EXERCISE:
Each line below from the one containing "3_5_place_dp: sh_ent_q[0][13]$_SDFF_PP0_ / 15" through the one containing "-- stage by" should be output exactly as it stands, and no other line should appear.

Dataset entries
------------------------------------
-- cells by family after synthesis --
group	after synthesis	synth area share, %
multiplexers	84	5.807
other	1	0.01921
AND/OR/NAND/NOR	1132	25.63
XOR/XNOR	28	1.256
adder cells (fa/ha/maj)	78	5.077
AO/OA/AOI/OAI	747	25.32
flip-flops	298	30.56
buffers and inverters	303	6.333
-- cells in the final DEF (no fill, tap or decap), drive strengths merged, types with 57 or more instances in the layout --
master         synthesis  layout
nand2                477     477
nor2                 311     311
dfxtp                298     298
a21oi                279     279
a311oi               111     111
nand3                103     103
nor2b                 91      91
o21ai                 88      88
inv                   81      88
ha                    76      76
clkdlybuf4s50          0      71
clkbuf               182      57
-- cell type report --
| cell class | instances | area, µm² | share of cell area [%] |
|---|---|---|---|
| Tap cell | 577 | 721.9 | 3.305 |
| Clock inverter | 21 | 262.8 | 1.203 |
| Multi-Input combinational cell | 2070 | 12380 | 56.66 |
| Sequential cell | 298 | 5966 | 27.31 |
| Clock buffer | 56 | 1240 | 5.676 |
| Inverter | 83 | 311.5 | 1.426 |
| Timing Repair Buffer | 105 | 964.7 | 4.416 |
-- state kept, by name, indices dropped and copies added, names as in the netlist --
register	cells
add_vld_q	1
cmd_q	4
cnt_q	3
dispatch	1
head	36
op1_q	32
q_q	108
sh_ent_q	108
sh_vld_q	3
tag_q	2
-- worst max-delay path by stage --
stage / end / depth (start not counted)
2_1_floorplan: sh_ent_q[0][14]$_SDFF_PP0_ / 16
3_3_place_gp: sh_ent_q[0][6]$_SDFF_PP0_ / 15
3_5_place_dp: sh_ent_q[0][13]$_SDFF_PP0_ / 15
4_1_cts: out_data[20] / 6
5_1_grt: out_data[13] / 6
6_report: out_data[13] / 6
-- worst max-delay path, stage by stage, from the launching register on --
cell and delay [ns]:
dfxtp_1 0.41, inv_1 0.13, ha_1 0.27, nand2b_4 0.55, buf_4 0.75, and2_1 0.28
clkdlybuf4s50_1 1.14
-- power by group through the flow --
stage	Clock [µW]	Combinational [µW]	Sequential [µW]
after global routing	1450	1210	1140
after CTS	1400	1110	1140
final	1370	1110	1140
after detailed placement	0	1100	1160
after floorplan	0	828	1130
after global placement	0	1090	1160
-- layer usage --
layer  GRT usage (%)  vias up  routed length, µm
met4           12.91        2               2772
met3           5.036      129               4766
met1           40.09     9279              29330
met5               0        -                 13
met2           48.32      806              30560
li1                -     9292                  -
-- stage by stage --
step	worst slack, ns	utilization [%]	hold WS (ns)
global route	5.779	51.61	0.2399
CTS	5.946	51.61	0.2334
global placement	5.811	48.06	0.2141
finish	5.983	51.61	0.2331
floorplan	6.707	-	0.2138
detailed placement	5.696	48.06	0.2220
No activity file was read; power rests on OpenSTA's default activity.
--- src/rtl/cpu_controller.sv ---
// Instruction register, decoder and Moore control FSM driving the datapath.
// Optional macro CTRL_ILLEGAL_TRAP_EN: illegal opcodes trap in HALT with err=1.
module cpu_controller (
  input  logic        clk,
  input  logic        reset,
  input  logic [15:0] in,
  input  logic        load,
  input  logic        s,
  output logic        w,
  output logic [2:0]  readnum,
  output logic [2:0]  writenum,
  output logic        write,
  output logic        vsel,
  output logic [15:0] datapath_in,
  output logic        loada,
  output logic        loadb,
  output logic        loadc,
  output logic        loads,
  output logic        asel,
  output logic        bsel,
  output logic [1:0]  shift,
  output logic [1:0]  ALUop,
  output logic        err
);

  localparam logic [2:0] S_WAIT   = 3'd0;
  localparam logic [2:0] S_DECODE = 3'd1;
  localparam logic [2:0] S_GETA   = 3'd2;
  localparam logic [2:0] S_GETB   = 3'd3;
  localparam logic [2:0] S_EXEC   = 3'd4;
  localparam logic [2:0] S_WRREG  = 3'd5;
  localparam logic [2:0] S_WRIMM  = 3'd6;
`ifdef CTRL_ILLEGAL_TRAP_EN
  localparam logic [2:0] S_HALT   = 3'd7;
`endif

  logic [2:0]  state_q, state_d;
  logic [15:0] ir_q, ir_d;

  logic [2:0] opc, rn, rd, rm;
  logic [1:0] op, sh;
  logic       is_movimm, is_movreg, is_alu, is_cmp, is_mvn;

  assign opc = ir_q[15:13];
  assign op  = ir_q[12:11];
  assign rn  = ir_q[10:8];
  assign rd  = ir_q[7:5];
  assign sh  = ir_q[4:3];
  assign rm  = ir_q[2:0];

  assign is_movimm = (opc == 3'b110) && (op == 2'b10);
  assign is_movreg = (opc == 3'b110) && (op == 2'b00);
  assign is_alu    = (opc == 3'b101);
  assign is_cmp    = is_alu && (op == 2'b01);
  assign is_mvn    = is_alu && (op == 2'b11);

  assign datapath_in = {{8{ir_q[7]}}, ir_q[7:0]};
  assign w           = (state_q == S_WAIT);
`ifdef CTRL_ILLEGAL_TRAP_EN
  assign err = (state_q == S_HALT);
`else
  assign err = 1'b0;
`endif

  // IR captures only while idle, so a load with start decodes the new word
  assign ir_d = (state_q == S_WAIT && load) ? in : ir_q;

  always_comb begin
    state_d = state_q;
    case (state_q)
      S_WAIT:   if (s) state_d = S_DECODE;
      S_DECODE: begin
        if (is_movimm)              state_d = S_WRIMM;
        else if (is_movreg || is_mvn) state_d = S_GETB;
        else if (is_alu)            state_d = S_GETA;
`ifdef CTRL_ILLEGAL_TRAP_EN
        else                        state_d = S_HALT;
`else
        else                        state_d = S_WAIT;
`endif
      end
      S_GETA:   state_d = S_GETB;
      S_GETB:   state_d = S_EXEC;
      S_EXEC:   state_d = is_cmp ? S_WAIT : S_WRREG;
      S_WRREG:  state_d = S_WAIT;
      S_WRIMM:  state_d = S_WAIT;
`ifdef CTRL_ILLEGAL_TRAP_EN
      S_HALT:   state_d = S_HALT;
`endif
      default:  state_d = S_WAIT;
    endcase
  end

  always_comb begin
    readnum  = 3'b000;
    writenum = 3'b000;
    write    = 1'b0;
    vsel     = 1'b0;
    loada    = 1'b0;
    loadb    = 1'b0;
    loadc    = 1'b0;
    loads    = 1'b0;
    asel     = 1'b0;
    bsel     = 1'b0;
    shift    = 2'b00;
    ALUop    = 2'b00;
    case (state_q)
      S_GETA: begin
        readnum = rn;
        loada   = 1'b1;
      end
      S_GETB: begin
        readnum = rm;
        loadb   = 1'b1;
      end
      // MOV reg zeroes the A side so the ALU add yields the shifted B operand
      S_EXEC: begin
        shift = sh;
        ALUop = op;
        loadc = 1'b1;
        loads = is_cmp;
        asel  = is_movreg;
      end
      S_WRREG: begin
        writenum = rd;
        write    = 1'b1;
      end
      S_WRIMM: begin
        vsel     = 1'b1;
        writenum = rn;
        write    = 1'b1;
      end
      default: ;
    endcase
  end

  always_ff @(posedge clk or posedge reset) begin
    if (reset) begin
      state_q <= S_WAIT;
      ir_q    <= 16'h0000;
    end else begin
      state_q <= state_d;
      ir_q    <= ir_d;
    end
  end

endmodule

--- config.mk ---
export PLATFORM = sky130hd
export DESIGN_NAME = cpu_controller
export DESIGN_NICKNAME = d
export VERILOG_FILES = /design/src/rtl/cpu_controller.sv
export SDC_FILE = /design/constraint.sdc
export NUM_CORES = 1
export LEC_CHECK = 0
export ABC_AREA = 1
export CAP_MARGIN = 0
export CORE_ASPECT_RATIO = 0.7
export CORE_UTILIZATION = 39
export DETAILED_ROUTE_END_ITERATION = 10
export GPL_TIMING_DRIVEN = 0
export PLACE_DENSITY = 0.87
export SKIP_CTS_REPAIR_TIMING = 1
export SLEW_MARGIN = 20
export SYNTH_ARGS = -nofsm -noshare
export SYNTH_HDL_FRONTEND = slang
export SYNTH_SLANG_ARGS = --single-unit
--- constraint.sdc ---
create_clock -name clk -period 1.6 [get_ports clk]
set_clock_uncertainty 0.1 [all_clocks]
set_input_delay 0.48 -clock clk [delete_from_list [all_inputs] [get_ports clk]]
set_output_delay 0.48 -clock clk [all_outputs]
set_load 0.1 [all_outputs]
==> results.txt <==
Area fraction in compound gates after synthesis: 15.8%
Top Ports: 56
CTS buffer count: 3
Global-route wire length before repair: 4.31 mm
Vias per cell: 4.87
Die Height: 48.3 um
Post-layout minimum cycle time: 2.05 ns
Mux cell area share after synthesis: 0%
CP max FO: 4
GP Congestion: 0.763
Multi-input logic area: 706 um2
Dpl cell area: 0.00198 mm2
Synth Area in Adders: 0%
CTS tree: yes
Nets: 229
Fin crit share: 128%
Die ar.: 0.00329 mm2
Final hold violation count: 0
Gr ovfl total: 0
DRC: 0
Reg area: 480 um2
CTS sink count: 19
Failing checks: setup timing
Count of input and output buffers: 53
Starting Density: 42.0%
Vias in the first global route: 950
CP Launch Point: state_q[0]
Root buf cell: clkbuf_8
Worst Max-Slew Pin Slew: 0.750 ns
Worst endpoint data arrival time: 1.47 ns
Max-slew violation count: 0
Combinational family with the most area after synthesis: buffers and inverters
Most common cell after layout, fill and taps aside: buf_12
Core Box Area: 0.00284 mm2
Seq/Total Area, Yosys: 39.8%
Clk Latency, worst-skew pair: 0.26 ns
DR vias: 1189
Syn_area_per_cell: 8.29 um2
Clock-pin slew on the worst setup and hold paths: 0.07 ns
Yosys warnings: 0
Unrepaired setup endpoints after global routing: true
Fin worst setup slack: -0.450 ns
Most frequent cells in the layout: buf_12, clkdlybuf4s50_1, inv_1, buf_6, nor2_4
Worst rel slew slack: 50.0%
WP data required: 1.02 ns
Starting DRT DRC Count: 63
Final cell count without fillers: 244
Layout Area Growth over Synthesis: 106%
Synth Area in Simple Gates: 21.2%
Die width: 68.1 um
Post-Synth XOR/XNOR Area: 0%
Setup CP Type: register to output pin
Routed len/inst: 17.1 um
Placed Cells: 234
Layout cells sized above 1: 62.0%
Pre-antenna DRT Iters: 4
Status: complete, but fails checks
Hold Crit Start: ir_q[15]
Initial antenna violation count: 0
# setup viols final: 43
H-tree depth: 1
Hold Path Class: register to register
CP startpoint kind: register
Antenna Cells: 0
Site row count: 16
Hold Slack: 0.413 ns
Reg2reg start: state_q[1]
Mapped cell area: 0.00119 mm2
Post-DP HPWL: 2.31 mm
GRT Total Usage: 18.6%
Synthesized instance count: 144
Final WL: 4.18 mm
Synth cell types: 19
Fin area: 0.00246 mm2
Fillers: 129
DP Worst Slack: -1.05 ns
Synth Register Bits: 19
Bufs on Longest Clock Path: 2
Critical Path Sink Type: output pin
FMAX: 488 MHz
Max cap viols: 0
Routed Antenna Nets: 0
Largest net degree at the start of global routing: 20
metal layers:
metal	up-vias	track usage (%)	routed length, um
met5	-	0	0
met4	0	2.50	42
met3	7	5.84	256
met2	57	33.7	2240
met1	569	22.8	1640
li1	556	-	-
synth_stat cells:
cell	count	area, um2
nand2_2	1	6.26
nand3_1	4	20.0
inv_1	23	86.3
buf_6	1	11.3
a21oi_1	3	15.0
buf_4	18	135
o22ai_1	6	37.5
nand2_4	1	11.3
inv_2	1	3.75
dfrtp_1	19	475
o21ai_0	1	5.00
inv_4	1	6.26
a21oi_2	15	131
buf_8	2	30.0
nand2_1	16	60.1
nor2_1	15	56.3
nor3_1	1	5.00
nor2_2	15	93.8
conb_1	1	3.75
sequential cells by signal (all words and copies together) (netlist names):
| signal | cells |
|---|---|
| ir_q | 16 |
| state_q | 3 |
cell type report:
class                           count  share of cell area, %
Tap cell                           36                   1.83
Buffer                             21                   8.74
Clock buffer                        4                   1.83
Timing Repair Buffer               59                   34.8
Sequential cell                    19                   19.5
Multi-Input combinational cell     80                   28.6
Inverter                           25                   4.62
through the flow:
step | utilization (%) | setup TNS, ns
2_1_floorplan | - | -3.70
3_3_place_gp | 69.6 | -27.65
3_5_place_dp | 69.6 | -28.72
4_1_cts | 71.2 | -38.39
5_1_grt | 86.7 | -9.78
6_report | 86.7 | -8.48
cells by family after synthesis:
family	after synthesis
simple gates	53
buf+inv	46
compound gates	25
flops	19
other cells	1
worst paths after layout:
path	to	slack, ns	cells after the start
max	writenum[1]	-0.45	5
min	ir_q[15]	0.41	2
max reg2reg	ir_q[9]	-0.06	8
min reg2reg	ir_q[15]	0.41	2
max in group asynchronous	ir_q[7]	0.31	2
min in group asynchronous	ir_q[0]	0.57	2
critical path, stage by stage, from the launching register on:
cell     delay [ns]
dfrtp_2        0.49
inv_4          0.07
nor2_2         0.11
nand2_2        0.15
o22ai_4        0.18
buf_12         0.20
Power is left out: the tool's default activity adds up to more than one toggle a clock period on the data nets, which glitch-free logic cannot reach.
------------------------------------
WORKED SOLUTION:
3_5_place_dp: sh_ent_q[0][13]$_SDFF_PP0_ / 15
4_1_cts: out_data[20] / 6
5_1_grt: out_data[13] / 6
6_report: out_data[13] / 6
-- worst max-delay path, stage by stage, from the launching register on --
cell and delay [ns]:
dfxtp_1 0.41, inv_1 0.13, ha_1 0.27, nand2b_4 0.55, buf_4 0.75, and2_1 0.28
clkdlybuf4s50_1 1.14
-- power by group through the flow --
stage	Clock [µW]	Combinational [µW]	Sequential [µW]
after global routing	1450	1210	1140
after CTS	1400	1110	1140
final	1370	1110	1140
after detailed placement	0	1100	1160
after floorplan	0	828	1130
after global placement	0	1090	1160
-- layer usage --
layer  GRT usage (%)  vias up  routed length, µm
met4           12.91        2               2772
met3           5.036      129               4766
met1           40.09     9279              29330
met5               0        -                 13
met2           48.32      806              30560
li1                -     9292                  -
-- stage by stage --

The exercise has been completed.